Give again, word for word, each line below starting at the one that contains "grt_first_pass_wirelength_mm = 14.8" and ending at the one that contains "check,depth (start not counted),endpoint".

(Stored data)
####

### src/rtl/keccak_pi_pkg.sv
// Shared types and constants for the Keccak pi slice engine.
package keccak_pi_pkg;

  localparam int DIM     = 5;
  localparam int SLICE_W = DIM * DIM;

  typedef enum logic [2:0] {
    IDLE,
    LOAD,
    CALC,
    REDUCE,
    WRITE,
    NEXT,
    FIN
  } state_t;

  // Flat bit position of A[i][j] inside a 25-bit slice.
  function automatic logic [4:0] idx(input logic [2:0] i, input logic [2:0] j);
    return {2'b00, i} * 5'd5 + {2'b00, j};
  endfunction

endpackage

### src/rtl/pi_mod5_unit.sv
// Computes (2i + 3j) mod 5 for the current cell, iteratively by default.
// Define MOD_LUT_EN to replace the subtract-5 loop with a single-cycle lookup.
module pi_mod5_unit
  import keccak_pi_pkg::*;
(
  input  logic       clk,
  input  logic       i_calc,
  input  logic       i_reduce,
  input  logic [2:0] i_i,
  input  logic [2:0] i_j,
  output logic [2:0] o_res,
  output logic       o_ge5
);

  localparam logic [4:0] MODV = 5'(DIM);

  logic [4:0] r_acc;
  logic [4:0] w_sum;
  logic [4:0] w_calc;

  assign w_sum = ({2'b00, i_i} << 1) + ({2'b00, i_j} << 1) + {2'b00, i_j};

`ifdef MOD_LUT_EN
  function automatic logic [4:0] mod5_lut(input logic [4:0] v);
    logic [4:0] r;
    case (v)
      5'd0, 5'd5, 5'd10, 5'd15, 5'd20: r = 5'd0;
      5'd1, 5'd6, 5'd11, 5'd16:        r = 5'd1;
      5'd2, 5'd7, 5'd12, 5'd17:        r = 5'd2;
      5'd3, 5'd8, 5'd13, 5'd18:        r = 5'd3;
      5'd4, 5'd9, 5'd14, 5'd19:        r = 5'd4;
      default:                         r = 5'd0;
    endcase
    return r;
  endfunction

  assign w_calc = mod5_lut(w_sum);
`else
  assign w_calc = w_sum;
`endif

  // acc is pure datapath: it is always rewritten by CALC before use.
  always_ff @(posedge clk) begin
    if (i_calc) begin
      r_acc <= w_calc;
    end else if (i_reduce && (r_acc >= MODV)) begin
      r_acc <= r_acc - MODV;
    end
  end

  assign o_ge5 = (r_acc >= MODV);
  assign o_res = r_acc[2:0];

endmodule

### src/rtl/keccak_pi_slice_engine.sv
// Bit-serial Keccak pi permutation over one 25-bit slice per accepted count.
// Define MOD_LUT_EN to bypass the REDUCE state (77-cycle slice latency).
module keccak_pi_slice_engine
  import keccak_pi_pkg::*;
#(
  parameter int DIM = 5,
  parameter int CW  = 6
) (
  input  logic                 clk,
  input  logic                 rst,
  input  logic                 start,
  input  logic [DIM*DIM-1:0]   line,
  input  logic [CW-1:0]        count,
  output logic [DIM*DIM-1:0]   mem,
  output logic                 done,
  output logic                 busy
);

  state_t             r_state;
  logic [2:0]         r_i;
  logic [2:0]         r_j;
  logic               r_seen;
  logic [CW-1:0]      r_cnt;
  logic [DIM*DIM-1:0] r_line;
  logic [DIM*DIM-1:0] r_work;
  logic [DIM*DIM-1:0] r_mem;
  logic               r_done;
  logic               r_busy;

  logic               w_accept;
  logic [2:0]         w_res;
  logic               w_ge5;
  logic [4:0]         w_src;
  logic [4:0]         w_dst;

  // A slice is new if nothing has been accepted since reset or its index moved.
  assign w_accept = (r_state == IDLE) && start && (!r_seen || (count != r_cnt));
  assign w_src    = idx(r_i, r_j);
  assign w_dst    = idx(r_j, w_res);

  pi_mod5_unit u_mod5 (
    .clk      (clk),
    .i_calc   (r_state == CALC),
    .i_reduce (r_state == REDUCE),
    .i_i      (r_i),
    .i_j      (r_j),
    .o_res    (w_res),
    .o_ge5    (w_ge5)
  );

  // Control FSM, cell counters and published result.
  always_ff @(posedge clk) begin
    if (rst) begin
      r_state <= IDLE;
      r_i     <= 3'd0;
      r_j     <= 3'd0;
      r_seen  <= 1'b0;
      r_cnt   <= '0;
      r_mem   <= '0;
      r_done  <= 1'b0;
      r_busy  <= 1'b0;
    end else begin
      r_done <= 1'b0;
      unique case (r_state)
        IDLE: begin
          if (w_accept) begin
            r_seen  <= 1'b1;
            r_cnt   <= count;
            r_busy  <= 1'b1;
            r_state <= LOAD;
          end
        end
        LOAD: begin
          r_i     <= 3'd0;
          r_j     <= 3'd0;
          r_state <= CALC;
        end
        CALC: begin
`ifdef MOD_LUT_EN
          r_state <= WRITE;
`else
          r_state <= REDUCE;
`endif
        end
        REDUCE: begin
          if (!w_ge5) r_state <= WRITE;
        end
        WRITE: begin
          r_state <= NEXT;
        end
        NEXT: begin
          if (r_j == 3'd4) begin
            r_j <= 3'd0;
            if (r_i == 3'd4) begin
              r_i     <= 3'd0;
              r_state <= FIN;
            end else begin
              r_i     <= r_i + 3'd1;
              r_state <= CALC;
            end
          end else begin
            r_j     <= r_j + 3'd1;
            r_state <= CALC;
          end
        end
        FIN: begin
          r_mem   <= r_work;
          r_done  <= 1'b1;
          r_busy  <= 1'b0;
          r_state <= IDLE;
        end
        default: r_state <= IDLE;
      endcase
    end
  end

  // Datapath: latched input slice and the partially permuted working copy.
  always_ff @(posedge clk) begin
    if (w_accept) r_line <= line;
    if (r_state == LOAD) begin
      r_work <= '0;
    end else if (r_state == WRITE) begin
      r_work[w_dst] <= r_line[w_src];
    end
  end

  assign mem  = r_mem;
  assign done = r_done;
  assign busy = r_busy;

endmodule

### config.mk
export PLATFORM = sky130hd
export DESIGN_NAME = keccak_pi_slice_engine
export DESIGN_NICKNAME = d
export VERILOG_FILES = /design/src/rtl/keccak_pi_pkg.sv /design/src/rtl/pi_mod5_unit.sv /design/src/rtl/keccak_pi_slice_engine.sv
export SDC_FILE = /design/constraint.sdc
export NUM_CORES = 1
export LEC_CHECK = 0
export ABC_CLOCK_PERIOD_IN_PS = 3100
export CAP_MARGIN = 20
export CORE_UTILIZATION = 35
export CTS_CLUSTER_SIZE = 24
export DETAILED_ROUTE_END_ITERATION = 7
export GPL_ROUTABILITY_DRIVEN = 0
export MAX_ROUTING_LAYER = met4
export PLACE_DENSITY = 0.6
export SLEW_MARGIN = 20
export SYNTH_ARGS = -nofsm -noshare
export SYNTH_HDL_FRONTEND = slang
export SYNTH_SLANG_ARGS = --single-unit
### constraint.sdc
create_clock -name clk -period 3.1 [get_ports clk]
set_input_delay 0.465 -clock clk [delete_from_list [all_inputs] [get_ports clk]]
set_output_delay 0.465 -clock clk [all_outputs]
set_load 0.01 [all_outputs]
---- Word-level counts from Yosys, hierarchy flattened ----
Index checks and enable logic that the tools add are counted.
operators by class
  add/sub/neg operators ................... 7
  multipliers ............................. 2
  divide/modulo/power cells ............... 0
  order comparisons ....................... 4
  eq/ne operators ......................... 12
  shift-type cells ........................ 0
  mux-type cells .......................... 20
  bitwise operators ....................... 0
  reduce and logical (&&, ||, !) cells .... 14
operators by type and width
  kind                   number
  $bwmux W25             1
  $mux W3                7
  $pmux W3 S6            1
  $add A5 B3 Y5          3
  $eq A3 B3 Y1 const B   5
  $lt A5 B6 Y1 const B   2
  $pmux W3 S2            2
  $mul A3 B3 Y5 const B  2
  $mux W5                2
  $reduce_and A2 Y1      4
  $add A3 B1 Y3 const B  2
  $eq A3 B2 Y1 const B   2
  $ne A2 B2 Y1 const B   3
  $ne A6 B6 Y1           1
  $reduce_bool A2 Y1     3
  $add A4 B4 Y5          1
  $bmux W1 S5            1
  $demux W1 S5           1
  $ge A5 B1 Y1 const B   1
  $ge A5 B3 Y1 const B   1
  $sub A5 B3 Y5 const B  1
  $logic_and A1 B1 Y1    4
  $mux W1                4
  $eq A3 B1 Y1 const B   1
  other kinds (4)        4
word-level totals
  register bits ........................... 98
  bits in latches ......................... 0
  memory bits (writable) .................. 0
  ROM bits ................................ 0
  input bits .............................. 34
  output and inout port bits .............. 27
  word-level logic and storage cells ...... 70
  memories kept ........................... 0

---- Logic depth before layout (Yosys ltp) ----
Gate-level depths: netlist (run 1).
  depth in word-level cells ............... 7
  gate-level depth with buffers ........... 10
  mapped depth without buffers ............ 9

---- Cells and area by module ----
A second synthesis (run 1) with hierarchy kept.
second synthesis, totals
  cells, all modules ...................... 382
  area total of the unflattened synthesis .. 4508.1 sq um
by module, submodules not included
  module                  times used  cells each  area an instance (sq um)  sequential area each (sq um)
  keccak_pi_slice_engine  1           341         4067.7                    2112.0
  pi_mod5_unit            1           41          440.4                     150.1

---- Least setup slack after synthesis (run 1) ----
OpenSTA, ideal clock, no wires.
  path kind ............................... flip-flop to flip-flop
  from .................................... reg r_i[2]
  to ...................................... reg r_work[23]
  setup time .............................. 97 ps
  arrival time ............................ 2710 ps
  data required time ...................... 3003 ps
  slack ................................... 293 ps
  cell stages (with the launch flop) ...... 11
  path buffers ............................ 1
  clock period less this slack ............ 2807 ps
  path through ............................ dfxtp_1 ha_1 ha_1 inv_1 fa_1 nor2b_1 a221o_2 o21ai_2 mux2i_4 buf_6 o41ai_4
between the ends
  word-level cells in the longest chain between the ends .. 5
RTL lines
  element                          line                           RTL
  from (decl)                      keccak_pi_slice_engine.sv:20   logic [2:0] r_i;
  from (signal assigned)           keccak_pi_slice_engine.sv:98   r_i <= r_i + 3'd1;
  $mul A3 B3 Y5                    keccak_pi_pkg.sv:19            return {2'b00, i} * 5'd5 + {2'b00, j};
  $add A5 B3 Y5                    keccak_pi_pkg.sv:19
  $bmux W1 S5                      keccak_pi_slice_engine.sv:123  r_work[w_dst] <= r_line[w_src];
  $mux W1 (not written as such)    keccak_pi_slice_engine.sv:123
  $bwmux W25                       keccak_pi_slice_engine.sv:123
  to (signal, indexed assignment)  keccak_pi_slice_engine.sv:123
  to (decl)                        keccak_pi_slice_engine.sv:25   logic [DIM*DIM-1:0] r_work;
No other way between the ends. The select of a mux whose other input is x is not followed.
A chain may end at the register's enable or synchronous reset.

---- Worst setup path in the final report (run 1) ----
  from .................................... reg r_i[0]
  to ...................................... reg r_work[7]
Same word-level chain as after synthesis.

==> impl_metrics.toml, run 1 <==
[sta]
slew_viol_final = 0
fin_skew_ns = 0.0111
max_freq_mhz = 337
hold_ws_ns = 0.459
layout_min_cycle_time_ns = 2.97
setup_ws_ns = 0.131
hold_viol = 0
relSlewSlack_pct = 54.9
period_share_pct = 95.8
setup_viol = 0
worst_pin_slew_ns = 0.672

[logic_synthesis]
yosysSeqAreaShare_pct = 50.3
yosysUniqueCellTypes = 53
synthCells = 383
synthArstFlopShare_pct = 0
yosys_most_used_dff = "dfxtp_1"
ys_seq_elements = 98
syn_area_um2 = 4500
synth.avg_cell_area_um2 = 11.7
yosys_warnings = 0
synth_nets = 446
synth_edf_count = 30

[floorplanning]
die_y_um = 115
start_util_pct = 35.8
die-area_um2 = 13300
ios = 61
fp.dieW_um = 115
rows = 41
core_um2 = 12600

[place]
io_buffers = 60
place_worst_setup_slack_ns = -0.0678
hpwl_mm = 6.30

[power]
total_leakage_power_uw = 0.00222
peakVddDrop_v = 0.000318
cellPowerDensity_nw_per_um2 = 490

[grt]
track_usage_pct = 14.9
antenna_found_initial = 0
grt_pass1_vias = 3070
grt_first_pass_wirelength_mm = 14.8
grt-ovfl-total = 0
grt_max_degree = 27

[setup_path]
startpoint = "r_i[0]"
startpoint_type = "register"
end_kind = "register"
cp_data_required_time_ns = 3.34
r2r_start = "r_i[0]"
crit_path_max_fanout = 9
crit_arrival_ns = 3.21
worstSetupPathType = "register to register"
rrSetupSlack_ns = 0.13

[clock_network]
cts_made_buffers = 9
cts_max_level = 3
clock_latency_ns = 0.34
clk_pin_slew_ns = 0.07
clock_path_buffers = 2
cts.sinks = 98
cts_tree = "done"
clockRootBuffer = "clkbuf_16"

[job]
cap_violations = 0

[final_layout]
final_cell_mix = "66 x dfxtp_1, 60 x clkdlybuf4s50_1, 30 x nand2_1, 30 x edfxtp_1, 28 x mux2i_1"
n_antenna_cell = 0
syn_to_final_growth_pct = 26.7
layout.nets = 515
layout_commonest_cell = "dfxtp_1"
layout-drive-gt1-share_pct = 11.8

[drt]
wl_per_cell_um = 14.0
via_per_inst = 5.01
drc = 0
antenna_left = 0
vias = 3145
dr.pass1.iters = 7
drtIter0Drc = 128
routed_wl_mm = 8.79

[worst_hold_path]
hold_path.class = "register to register"
hold_start = "r_work[14]"

[status]
status = "completed"
worst max-delay path: stages, from the launching register on:
cell and delay (ns):
dfxtp_2 0.34, ha_1 0.29, ha_1 0.30, inv_1 0.06, fa_2 0.61, nor2b_1 0.08
and2_2 0.19, o32ai_4 0.40, mux2i_4 0.19, o41ai_1 0.39
what timing repair did:
action                                 CTS  global route
endpoints found under the hold margin    0             0
hold buffers                             0             0
cloned                                   1             0
setup buffers                            0             3
pin swaps                                0             1
setup endpoints to repair               24            14
resized for setup                        5             4
final timing paths:
check,depth (start not counted),endpoint
hold reg to reg,2,r_work[14]
hold / removal,2,r_work[14]
setup reg to reg,9,r_work[7]
setup / recovery,9,r_work[7]
sequential cells by signal, indices dropped and copies added (netlist names):
name / cells
r_j: 3
u_mod5.r_acc: 5
mem: 25
r_work: 25
r_line: 25
r_cnt: 6
busy: 1
r_seen: 1
r_state: 3
r_i: 3
done: 1
stage by stage:
stage	area (um2)	util, %	total power (uW)	cells	setup TNS, ns
2_1_floorplan	4500	-	1630	383	0
3_3_place_gp	5310	42.3	1720	609	0
3_5_place_dp	5310	42.3	1730	609	-0.783
4_1_cts	5660	45.0	2820	625	0
5_1_grt	5700	45.4	2910	628	-0.0260
6_report	5700	45.4	2790	628	0
cell families after synthesis:
logic type               after synthesis  share of synthesized area, %
flip-flops                            98                          50.3
AO/OA/AOI/OAI                         73                          13.4
AND/OR/NAND/NOR                       99                          10.8
multiplexers                          34                          9.24
XOR/XNOR                              18                          3.50
buffers and inverters                 32                          3.81
adder cells (fa/ha/maj)               29                          8.90
power breakdown:
| group | leakage, uW | internal (uW) | total, uW | switching [uW] |
|---|---|---|---|---|
| Clock | 0.000147 | 630 | 1080 | 449 |
| Sequential | 0.000835 | 1400 | 1430 | 35.5 |
| Combinational | 0.00124 | 129 | 281 | 152 |
synth_stat cells, types with 3 or more instances:
| library cell | n | area share [%] |
|---|---|---|
| nand3_1 | 15 | 1.7 |
| xor2_1 | 8 | 1.6 |
| a22o_1 | 25 | 4.9 |
| nand4_1 | 5 | 0.70 |
| clkbuf_1 | 8 | 0.67 |
| buf_2 | 4 | 0.45 |
| fa_1 | 5 | 2.2 |
| nand2_1 | 30 | 2.5 |
| nor2_1 | 21 | 1.8 |
| o311ai_0 | 8 | 1.6 |
| dfxtp_1 | 68 | 30 |
| buf_6 | 4 | 1.0 |
| o41ai_1 | 5 | 0.97 |
| o21ai_0 | 6 | 0.67 |
| mux2i_1 | 28 | 6.2 |
| edfxtp_1 | 30 | 20 |
| nor3_1 | 9 | 1.0 |
| a21oi_1 | 14 | 1.6 |
| inv_1 | 12 | 1.0 |
| mux4_1 | 3 | 1.8 |
| ha_1 | 24 | 6.7 |
| xnor2_1 | 10 | 1.9 |
routing by layer:
metal	global-route usage (%)	share of wire [%]	vias to the layer above
li1	-	-	1562
met3	3.16	3.8	13
met4	5.45	1.6	0
met2	24.8	48	83
met5	-	0	-
met1	17.6	46	1487
area by class of cell:
| type | count | area, um2 |
|---|---|---|
| Inverter | 13 | 51.3 |
| Tap cell | 172 | 215 |
| Fill cell | 1163 | 6870 |
| Multi-Input combinational cell | 254 | 2140 |
| Clock inverter | 2 | 10.0 |
| Timing Repair Buffer | 76 | 733 |
| Sequential cell | 98 | 2260 |
| Clock buffer | 13 | 282 |
Power figures use the tool's default switching activity.
==> run 2, diff against run 1 <==
- CTS_CLUSTER_SIZE: 24 -> 30
==> results of run 2 <==
Same layout as run 1: the final DEF is identical, and so are final timing and power.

####

Expected answer:
grt_first_pass_wirelength_mm = 14.8
grt-ovfl-total = 0
grt_max_degree = 27

[setup_path]
startpoint = "r_i[0]"
startpoint_type = "register"
end_kind = "register"
cp_data_required_time_ns = 3.34
r2r_start = "r_i[0]"
crit_path_max_fanout = 9
crit_arrival_ns = 3.21
worstSetupPathType = "register to register"
rrSetupSlack_ns = 0.13

[clock_network]
cts_made_buffers = 9
cts_max_level = 3
clock_latency_ns = 0.34
clk_pin_slew_ns = 0.07
clock_path_buffers = 2
cts.sinks = 98
cts_tree = "done"
clockRootBuffer = "clkbuf_16"

[job]
cap_violations = 0

[final_layout]
final_cell_mix = "66 x dfxtp_1, 60 x clkdlybuf4s50_1, 30 x nand2_1, 30 x edfxtp_1, 28 x mux2i_1"
n_antenna_cell = 0
syn_to_final_growth_pct = 26.7
layout.nets = 515
layout_commonest_cell = "dfxtp_1"
layout-drive-gt1-share_pct = 11.8

[drt]
wl_per_cell_um = 14.0
via_per_inst = 5.01
drc = 0
antenna_left = 0
vias = 3145
dr.pass1.iters = 7
drtIter0Drc = 128
routed_wl_mm = 8.79

[worst_hold_path]
hold_path.class = "register to register"
hold_start = "r_work[14]"

[status]
status = "completed"
worst max-delay path: stages, from the launching register on:
cell and delay (ns):
dfxtp_2 0.34, ha_1 0.29, ha_1 0.30, inv_1 0.06, fa_2 0.61, nor2b_1 0.08
and2_2 0.19, o32ai_4 0.40, mux2i_4 0.19, o41ai_1 0.39
what timing repair did:
action                                 CTS  global route
endpoints found under the hold margin    0             0
hold buffers                             0             0
cloned                                   1             0
setup buffers                            0             3
pin swaps                                0             1
setup endpoints to repair               24            14
resized for setup                        5             4
final timing paths:
check,depth (start not counted),endpoint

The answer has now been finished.